Records from a data collection:
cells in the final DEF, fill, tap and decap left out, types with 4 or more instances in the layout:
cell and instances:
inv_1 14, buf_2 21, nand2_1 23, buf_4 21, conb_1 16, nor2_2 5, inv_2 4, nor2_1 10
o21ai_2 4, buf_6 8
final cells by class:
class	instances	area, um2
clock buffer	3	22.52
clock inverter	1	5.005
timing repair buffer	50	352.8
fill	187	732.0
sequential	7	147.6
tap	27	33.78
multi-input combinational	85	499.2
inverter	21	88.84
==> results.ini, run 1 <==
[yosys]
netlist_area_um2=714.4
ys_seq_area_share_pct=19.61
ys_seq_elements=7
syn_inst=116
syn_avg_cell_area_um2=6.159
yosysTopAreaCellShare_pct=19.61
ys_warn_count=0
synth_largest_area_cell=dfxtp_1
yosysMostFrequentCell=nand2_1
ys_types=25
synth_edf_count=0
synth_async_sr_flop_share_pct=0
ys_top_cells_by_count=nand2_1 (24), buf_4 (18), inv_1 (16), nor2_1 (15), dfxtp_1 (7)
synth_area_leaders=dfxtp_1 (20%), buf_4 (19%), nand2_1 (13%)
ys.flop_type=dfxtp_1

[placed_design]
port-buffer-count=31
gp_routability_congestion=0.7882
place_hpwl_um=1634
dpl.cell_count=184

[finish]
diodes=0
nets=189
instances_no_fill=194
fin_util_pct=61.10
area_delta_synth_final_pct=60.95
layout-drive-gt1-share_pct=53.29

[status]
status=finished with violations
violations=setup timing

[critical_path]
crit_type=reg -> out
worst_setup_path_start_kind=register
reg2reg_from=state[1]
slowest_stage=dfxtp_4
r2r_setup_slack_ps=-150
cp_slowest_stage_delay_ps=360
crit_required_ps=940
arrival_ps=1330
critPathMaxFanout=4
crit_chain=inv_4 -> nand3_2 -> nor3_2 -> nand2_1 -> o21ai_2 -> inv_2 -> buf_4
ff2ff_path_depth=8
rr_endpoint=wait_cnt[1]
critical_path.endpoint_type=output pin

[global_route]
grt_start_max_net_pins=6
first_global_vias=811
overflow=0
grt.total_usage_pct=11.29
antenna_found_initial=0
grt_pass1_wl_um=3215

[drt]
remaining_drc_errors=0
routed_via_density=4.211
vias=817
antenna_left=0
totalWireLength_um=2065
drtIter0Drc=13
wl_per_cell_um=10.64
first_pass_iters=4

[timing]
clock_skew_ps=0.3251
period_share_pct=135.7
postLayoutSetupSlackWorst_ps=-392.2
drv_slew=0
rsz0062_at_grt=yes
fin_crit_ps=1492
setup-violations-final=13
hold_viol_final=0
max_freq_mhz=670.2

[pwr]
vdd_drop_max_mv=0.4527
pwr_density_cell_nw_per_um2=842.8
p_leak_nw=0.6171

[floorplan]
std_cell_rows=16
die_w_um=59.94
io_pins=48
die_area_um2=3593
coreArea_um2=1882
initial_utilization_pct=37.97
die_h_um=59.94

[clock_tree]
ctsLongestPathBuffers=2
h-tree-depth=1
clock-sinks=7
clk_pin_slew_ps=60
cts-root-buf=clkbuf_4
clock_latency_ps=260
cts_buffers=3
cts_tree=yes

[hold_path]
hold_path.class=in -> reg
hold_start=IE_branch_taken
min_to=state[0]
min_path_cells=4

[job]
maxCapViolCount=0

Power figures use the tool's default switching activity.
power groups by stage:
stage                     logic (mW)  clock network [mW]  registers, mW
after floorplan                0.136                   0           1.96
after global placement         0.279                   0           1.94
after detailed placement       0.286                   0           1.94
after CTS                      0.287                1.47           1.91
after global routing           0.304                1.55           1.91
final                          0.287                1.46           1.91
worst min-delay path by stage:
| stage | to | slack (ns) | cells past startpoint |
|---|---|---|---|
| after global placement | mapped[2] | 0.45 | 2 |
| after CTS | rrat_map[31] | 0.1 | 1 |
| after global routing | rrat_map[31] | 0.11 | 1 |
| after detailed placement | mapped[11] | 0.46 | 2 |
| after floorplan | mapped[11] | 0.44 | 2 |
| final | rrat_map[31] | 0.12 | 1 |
===== config.mk =====
export PLATFORM = sky130hd
export DESIGN_NAME = sumador_segmentado
export DESIGN_NICKNAME = d
export VERILOG_FILES = /design/src/rtl/sumador_segmentado.sv
export SDC_FILE = /design/constraint.sdc
export NUM_CORES = 1
export LEC_CHECK = 0
export BUFFER_PORTS_ARGS = -buffer_cell sky130_fd_sc_hd__buf_2
export CAP_MARGIN = 20
export CORE_MARGIN = 4
export CORE_UTILIZATION = 45
export DETAILED_ROUTE_END_ITERATION = 16
export GPL_ROUTABILITY_DRIVEN = 0
export SETUP_SLACK_MARGIN = 0.4
export SLEW_MARGIN = 20
export SYNTH_ARGS = -nofsm -noshare
export SYNTH_HDL_FRONTEND = slang
export SYNTH_SLANG_ARGS = --single-unit

===== constraint.sdc =====
create_clock -name clk -period 13.05 [get_ports clk]
set_input_delay 0.6525 -clock clk [delete_from_list [all_inputs] [get_ports clk]]
set_output_delay 0.6525 -clock clk [all_outputs]
set_load 0.01 [all_outputs]
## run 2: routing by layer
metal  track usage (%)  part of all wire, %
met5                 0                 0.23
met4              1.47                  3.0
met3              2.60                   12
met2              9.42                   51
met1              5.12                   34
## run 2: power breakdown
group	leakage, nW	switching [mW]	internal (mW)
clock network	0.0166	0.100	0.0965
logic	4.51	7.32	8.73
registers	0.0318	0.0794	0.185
--- config.mk ---
export PLATFORM = sky130hd
export DESIGN_NAME = p2_mem_arb_flat
export DESIGN_NICKNAME = d
export VERILOG_FILES = /design/src/rtl/p2_mem_arb_if.sv /design/src/rtl/p2_mem_arb.sv /design/src/flat_wrapper.sv
export SDC_FILE = /design/constraint.sdc
export NUM_CORES = 1
export LEC_CHECK = 0
export BUFFER_PORTS_ARGS = -buffer_cell sky130_fd_sc_hd__buf_2
export CAP_MARGIN = 20
export CELL_PAD_IN_SITES_DETAIL_PLACEMENT = 0
export CELL_PAD_IN_SITES_GLOBAL_PLACEMENT = 2
export CORE_MARGIN = 3
export CORE_UTILIZATION = 31
export DETAILED_ROUTE_END_ITERATION = 8
export PLACE_DENSITY_LB_ADDON = 0.1
export SLEW_MARGIN = 20
export SYNTH_ARGS = -nofsm -noshare
export SYNTH_HDL_FRONTEND = slang
export SYNTH_SLANG_ARGS = --single-unit
--- constraint.sdc ---
create_clock -name clk -period 4 [get_ports clk]
set_clock_uncertainty 0.1 [all_clocks]
set_input_delay 0.2 -clock clk [delete_from_list [all_inputs] [get_ports clk]]
set_output_delay 0.2 -clock clk [all_outputs]
set_load 0.05 [all_outputs]
--- src/rtl/p2_mem_arb_if.sv ---
// Bus bundle for p2_mem_arb: CPU and video request ports, the memory command/response port, and status.
// The slave modport is the arbiter's view; the master modport is the view of whatever surrounds it.
interface p2_mem_arb_if #(
    parameter int unsigned ADDR_W = 22
);
    localparam int unsigned DATA_W = 16;
    localparam int unsigned BE_W   = 2;

    logic              cpu_req;
    logic              cpu_we;
    logic [BE_W-1:0]   cpu_be;
    logic [ADDR_W-1:0] cpu_addr;
    logic [DATA_W-1:0] cpu_wdata;
    logic              cpu_ack;
    logic [DATA_W-1:0] cpu_rdata;

    logic              vid_req;
    logic [ADDR_W-1:0] vid_addr;
    logic              vid_ack;
    logic [DATA_W-1:0] vid_rdata;

    logic              mem_req;
    logic              mem_we;
    logic              mem_ref;
    logic [ADDR_W-1:0] mem_addr;
    logic [DATA_W-1:0] mem_wdata;
    logic [BE_W-1:0]   mem_be;
    logic              mem_ack;
    logic [DATA_W-1:0] mem_rdata;

    logic [1:0]        owner;
    logic              ref_overrun;

    modport slave (
        input  cpu_req, cpu_we, cpu_be, cpu_addr, cpu_wdata,
        output cpu_ack, cpu_rdata,
        input  vid_req, vid_addr,
        output vid_ack, vid_rdata,
        output mem_req, mem_we, mem_ref, mem_addr, mem_wdata, mem_be,
        input  mem_ack, mem_rdata,
        output owner, ref_overrun
    );

    modport master (
        output cpu_req, cpu_we, cpu_be, cpu_addr, cpu_wdata,
        input  cpu_ack, cpu_rdata,
        output vid_req, vid_addr,
        input  vid_ack, vid_rdata,
        input  mem_req, mem_we, mem_ref, mem_addr, mem_wdata, mem_be,
        output mem_ack, mem_rdata,
        input  owner, ref_overrun
    );
endinterface

--- src/rtl/p2_mem_arb.sv ---
// P2 memory arbiter: round-robin CPU/video access with optional periodic refresh.
// Define P2_MEM_ARB_REFRESH_EN to build the refresh counter and REF state.
module p2_mem_arb #(
    parameter int unsigned ADDR_W           = 22,
    parameter int unsigned REFRESH_INTERVAL = 624
) (
    input  logic          clk,
    input  logic          reset_n,
    p2_mem_arb_if.slave   bus
);
    localparam int unsigned DATA_W = 16;
    localparam int unsigned BE_W   = 2;

    if (REFRESH_INTERVAL < 2) begin : g_bad_interval
        $error("p2_mem_arb: REFRESH_INTERVAL must be at least 2");
    end

    typedef enum logic [1:0] {
        ST_IDLE = 2'd0,
        ST_CPU  = 2'd1,
        ST_VID  = 2'd2,
        ST_REF  = 2'd3
    } state_e;

    state_e              state_q, state_d;
    logic                mem_req_q, mem_req_d;
    logic                mem_we_q, mem_we_d;
    logic                mem_ref_q, mem_ref_d;
    logic [ADDR_W-1:0]   mem_addr_q, mem_addr_d;
    logic [DATA_W-1:0]   mem_wdata_q, mem_wdata_d;
    logic [BE_W-1:0]     mem_be_q, mem_be_d;
    logic                cpu_ack_q, cpu_ack_d;
    logic                vid_ack_q, vid_ack_d;
    logic [DATA_W-1:0]   cpu_rdata_q, cpu_rdata_d;
    logic [DATA_W-1:0]   vid_rdata_q, vid_rdata_d;
    logic                last_vid_q, last_vid_d;
    logic                ref_pend;
    logic                ref_ovr;
    logic                cpu_go;
    logic                vid_go;

    // A requester still shows req during its own ack cycle; mask it so one request yields one ack.
    assign cpu_go = bus.cpu_req && !cpu_ack_q;
    assign vid_go = bus.vid_req && !vid_ack_q;

    always_ff @(posedge clk or negedge reset_n) begin
        if (!reset_n) begin
            state_q     <= ST_IDLE;
            mem_req_q   <= 1'b0;
            mem_we_q    <= 1'b0;
            mem_ref_q   <= 1'b0;
            mem_addr_q  <= '0;
            mem_wdata_q <= '0;
            mem_be_q    <= '0;
            cpu_ack_q   <= 1'b0;
            vid_ack_q   <= 1'b0;
            cpu_rdata_q <= '0;
            vid_rdata_q <= '0;
            last_vid_q  <= 1'b1;
        end else begin
            state_q     <= state_d;
            mem_req_q   <= mem_req_d;
            mem_we_q    <= mem_we_d;
            mem_ref_q   <= mem_ref_d;
            mem_addr_q  <= mem_addr_d;
            mem_wdata_q <= mem_wdata_d;
            mem_be_q    <= mem_be_d;
            cpu_ack_q   <= cpu_ack_d;
            vid_ack_q   <= vid_ack_d;
            cpu_rdata_q <= cpu_rdata_d;
            vid_rdata_q <= vid_rdata_d;
            last_vid_q  <= last_vid_d;
        end
    end

    always_comb begin
        state_d     = state_q;
        mem_req_d   = mem_req_q;
        mem_we_d    = mem_we_q;
        mem_ref_d   = mem_ref_q;
        mem_addr_d  = mem_addr_q;
        mem_wdata_d = mem_wdata_q;
        mem_be_d    = mem_be_q;
        cpu_ack_d   = 1'b0;
        vid_ack_d   = 1'b0;
        cpu_rdata_d = cpu_rdata_q;
        vid_rdata_d = vid_rdata_q;
        last_vid_d  = last_vid_q;

        case (state_q)
            ST_IDLE: begin
                if (ref_pend) begin
                    state_d     = ST_REF;
                    mem_req_d   = 1'b1;
                    mem_ref_d   = 1'b1;
                    mem_we_d    = 1'b0;
                    mem_be_d    = '0;
                    mem_addr_d  = '0;
                    mem_wdata_d = '0;
                end else if (cpu_go && (!vid_go || last_vid_q)) begin
                    state_d     = ST_CPU;
                    mem_req_d   = 1'b1;
                    mem_ref_d   = 1'b0;
                    mem_we_d    = bus.cpu_we;
                    mem_be_d    = bus.cpu_be;
                    mem_addr_d  = bus.cpu_addr;
                    mem_wdata_d = bus.cpu_wdata;
                    last_vid_d  = 1'b0;
                end else if (vid_go) begin
                    state_d     = ST_VID;
                    mem_req_d   = 1'b1;
                    mem_ref_d   = 1'b0;
                    mem_we_d    = 1'b0;
                    mem_be_d    = 2'b11;
                    mem_addr_d  = bus.vid_addr;
                    mem_wdata_d = '0;
                    last_vid_d  = 1'b1;
                end
            end
            ST_CPU: begin
                if (bus.mem_ack) begin
                    state_d     = ST_IDLE;
                    mem_req_d   = 1'b0;
                    cpu_ack_d   = 1'b1;
                    cpu_rdata_d = bus.mem_rdata;
                end
            end
            ST_VID: begin
                if (bus.mem_ack) begin
                    state_d     = ST_IDLE;
                    mem_req_d   = 1'b0;
                    vid_ack_d   = 1'b1;
                    vid_rdata_d = bus.mem_rdata;
                end
            end
            ST_REF: begin
                if (bus.mem_ack) begin
                    state_d   = ST_IDLE;
                    mem_req_d = 1'b0;
                end
            end
        endcase
    end

`ifdef P2_MEM_ARB_REFRESH_EN
    localparam int unsigned CNT_W = (REFRESH_INTERVAL > 2) ? $clog2(REFRESH_INTERVAL) : 1;

    logic [CNT_W-1:0] ref_cnt_q;
    logic             ref_pend_q;
    logic             ref_ovr_q;
    logic             enter_ref;

    assign enter_ref = (state_q == ST_IDLE) && (state_d == ST_REF);

    // A fresh expiry wins over the clear on REF entry; overrun only if the old request was still unserved.
    always_ff @(posedge clk or negedge reset_n) begin
        if (!reset_n) begin
            ref_cnt_q  <= CNT_W'(REFRESH_INTERVAL - 1);
            ref_pend_q <= 1'b0;
            ref_ovr_q  <= 1'b0;
        end else if (ref_cnt_q == '0) begin
            ref_cnt_q  <= CNT_W'(REFRESH_INTERVAL - 1);
            ref_pend_q <= 1'b1;
            if (ref_pend_q && !enter_ref) begin
                ref_ovr_q <= 1'b1;
            end
        end else begin
            ref_cnt_q <= ref_cnt_q - CNT_W'(1);
            if (enter_ref) begin
                ref_pend_q <= 1'b0;
            end
        end
    end

    assign ref_pend = ref_pend_q;
    assign ref_ovr  = ref_ovr_q;
`else
    assign ref_pend = 1'b0;
    assign ref_ovr  = 1'b0;
`endif

    assign bus.mem_req     = mem_req_q;
    assign bus.mem_we      = mem_we_q;
    assign bus.mem_ref     = mem_ref_q;
    assign bus.mem_addr    = mem_addr_q;
    assign bus.mem_wdata   = mem_wdata_q;
    assign bus.mem_be      = mem_be_q;
    assign bus.cpu_ack     = cpu_ack_q;
    assign bus.vid_ack     = vid_ack_q;
    assign bus.cpu_rdata   = cpu_rdata_q;
    assign bus.vid_rdata   = vid_rdata_q;
    assign bus.owner       = 2'(state_q);
    assign bus.ref_overrun = ref_ovr;
endmodule
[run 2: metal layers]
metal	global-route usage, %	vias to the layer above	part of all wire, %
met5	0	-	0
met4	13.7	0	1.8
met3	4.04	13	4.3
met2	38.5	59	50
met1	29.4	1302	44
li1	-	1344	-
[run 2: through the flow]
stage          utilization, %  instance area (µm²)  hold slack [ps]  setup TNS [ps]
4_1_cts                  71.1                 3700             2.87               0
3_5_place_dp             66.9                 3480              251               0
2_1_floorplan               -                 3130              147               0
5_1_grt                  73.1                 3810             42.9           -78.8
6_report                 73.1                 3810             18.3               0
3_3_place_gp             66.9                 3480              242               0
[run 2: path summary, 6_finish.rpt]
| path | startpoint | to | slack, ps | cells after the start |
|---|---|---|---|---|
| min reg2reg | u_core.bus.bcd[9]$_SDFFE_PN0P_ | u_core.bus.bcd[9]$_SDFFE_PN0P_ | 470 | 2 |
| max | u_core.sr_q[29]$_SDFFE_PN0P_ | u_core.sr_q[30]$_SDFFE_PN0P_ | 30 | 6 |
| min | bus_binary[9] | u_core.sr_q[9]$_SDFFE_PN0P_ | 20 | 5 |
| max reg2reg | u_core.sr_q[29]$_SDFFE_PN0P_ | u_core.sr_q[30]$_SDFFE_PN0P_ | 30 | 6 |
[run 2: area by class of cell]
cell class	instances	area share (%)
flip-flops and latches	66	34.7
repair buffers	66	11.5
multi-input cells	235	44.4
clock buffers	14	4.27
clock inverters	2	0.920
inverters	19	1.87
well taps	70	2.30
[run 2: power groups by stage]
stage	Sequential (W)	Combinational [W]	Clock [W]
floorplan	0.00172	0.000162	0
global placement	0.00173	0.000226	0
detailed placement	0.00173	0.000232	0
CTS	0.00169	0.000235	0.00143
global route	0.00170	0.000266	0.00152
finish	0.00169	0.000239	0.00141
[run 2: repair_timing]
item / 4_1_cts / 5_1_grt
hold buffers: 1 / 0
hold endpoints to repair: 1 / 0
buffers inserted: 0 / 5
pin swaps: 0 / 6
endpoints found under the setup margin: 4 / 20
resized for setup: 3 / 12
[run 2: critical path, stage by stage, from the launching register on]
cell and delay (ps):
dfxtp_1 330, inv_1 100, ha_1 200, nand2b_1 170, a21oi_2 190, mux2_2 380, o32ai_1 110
[config.mk]
export PLATFORM = sky130hd
export DESIGN_NAME = ld3320_result_dispatch_flat
export DESIGN_NICKNAME = d
export VERILOG_FILES = /design/src/rtl/ld3320_result_dispatch_if.sv /design/src/rtl/ld3320_result_dispatch.sv /design/src/flat_wrapper.sv
export SDC_FILE = /design/constraint.sdc
export NUM_CORES = 1
export LEC_CHECK = 0
export BUFFER_PORTS_ARGS = -buffer_cell sky130_fd_sc_hd__buf_2
export CAP_MARGIN = 20
export CELL_PAD_IN_SITES_DETAIL_PLACEMENT = 2
export CELL_PAD_IN_SITES_GLOBAL_PLACEMENT = 2
export CORE_MARGIN = 2
export CORE_UTILIZATION = 38
export DETAILED_ROUTE_END_ITERATION = 8
export PLACE_DENSITY_LB_ADDON = 0.1
export SLEW_MARGIN = 40
export SYNTH_ARGS = -nofsm -noshare
export SYNTH_HDL_FRONTEND = slang
export SYNTH_SLANG_ARGS = --single-unit
[constraint.sdc]
create_clock -name sys_clk -period 3.1 [get_ports sys_clk]
set_input_delay 0.31 -clock sys_clk [delete_from_list [all_inputs] [get_ports sys_clk]]
set_output_delay 0.31 -clock sys_clk [all_outputs]
set_load 0.05 [all_outputs]
[src/rtl/ld3320_result_dispatch_if.sv]
// Handshake bundle between the LD3320 recognizer, the result dispatcher and the command consumer.
// The master side is the environment: it presents results and accepts commands.
interface ld3320_result_dispatch_if;
    logic       result_ready;
    logic [7:0] result_code;
    logic       cmd_valid;
    logic [7:0] cmd_code;
    logic       cmd_ready;

    modport master (
        output result_ready,
        output result_code,
        output cmd_ready,
        input  cmd_valid,
        input  cmd_code
    );

    modport slave (
        input  result_ready,
        input  result_code,
        input  cmd_ready,
        output cmd_valid,
        output cmd_code
    );
endinterface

Goal of the exercise:
Copy exactly the stretch of data above from the line with "[hold_path]" through the line with "mapped[11] | 0.46 | 2 |", and omit all other lines.

Response box:
[hold_path]
hold_path.class=in -> reg
hold_start=IE_branch_taken
min_to=state[0]
min_path_cells=4

[job]
maxCapViolCount=0

Power figures use the tool's default switching activity.
power groups by stage:
stage                     logic (mW)  clock network [mW]  registers, mW
after floorplan                0.136                   0           1.96
after global placement         0.279                   0           1.94
after detailed placement       0.286                   0           1.94
after CTS                      0.287                1.47           1.91
after global routing           0.304                1.55           1.91
final                          0.287                1.46           1.91
worst min-delay path by stage:
| stage | to | slack (ns) | cells past startpoint |
|---|---|---|---|
| after global placement | mapped[2] | 0.45 | 2 |
| after CTS | rrat_map[31] | 0.1 | 1 |
| after global routing | rrat_map[31] | 0.11 | 1 |
| after detailed placement | mapped[11] | 0.46 | 2 |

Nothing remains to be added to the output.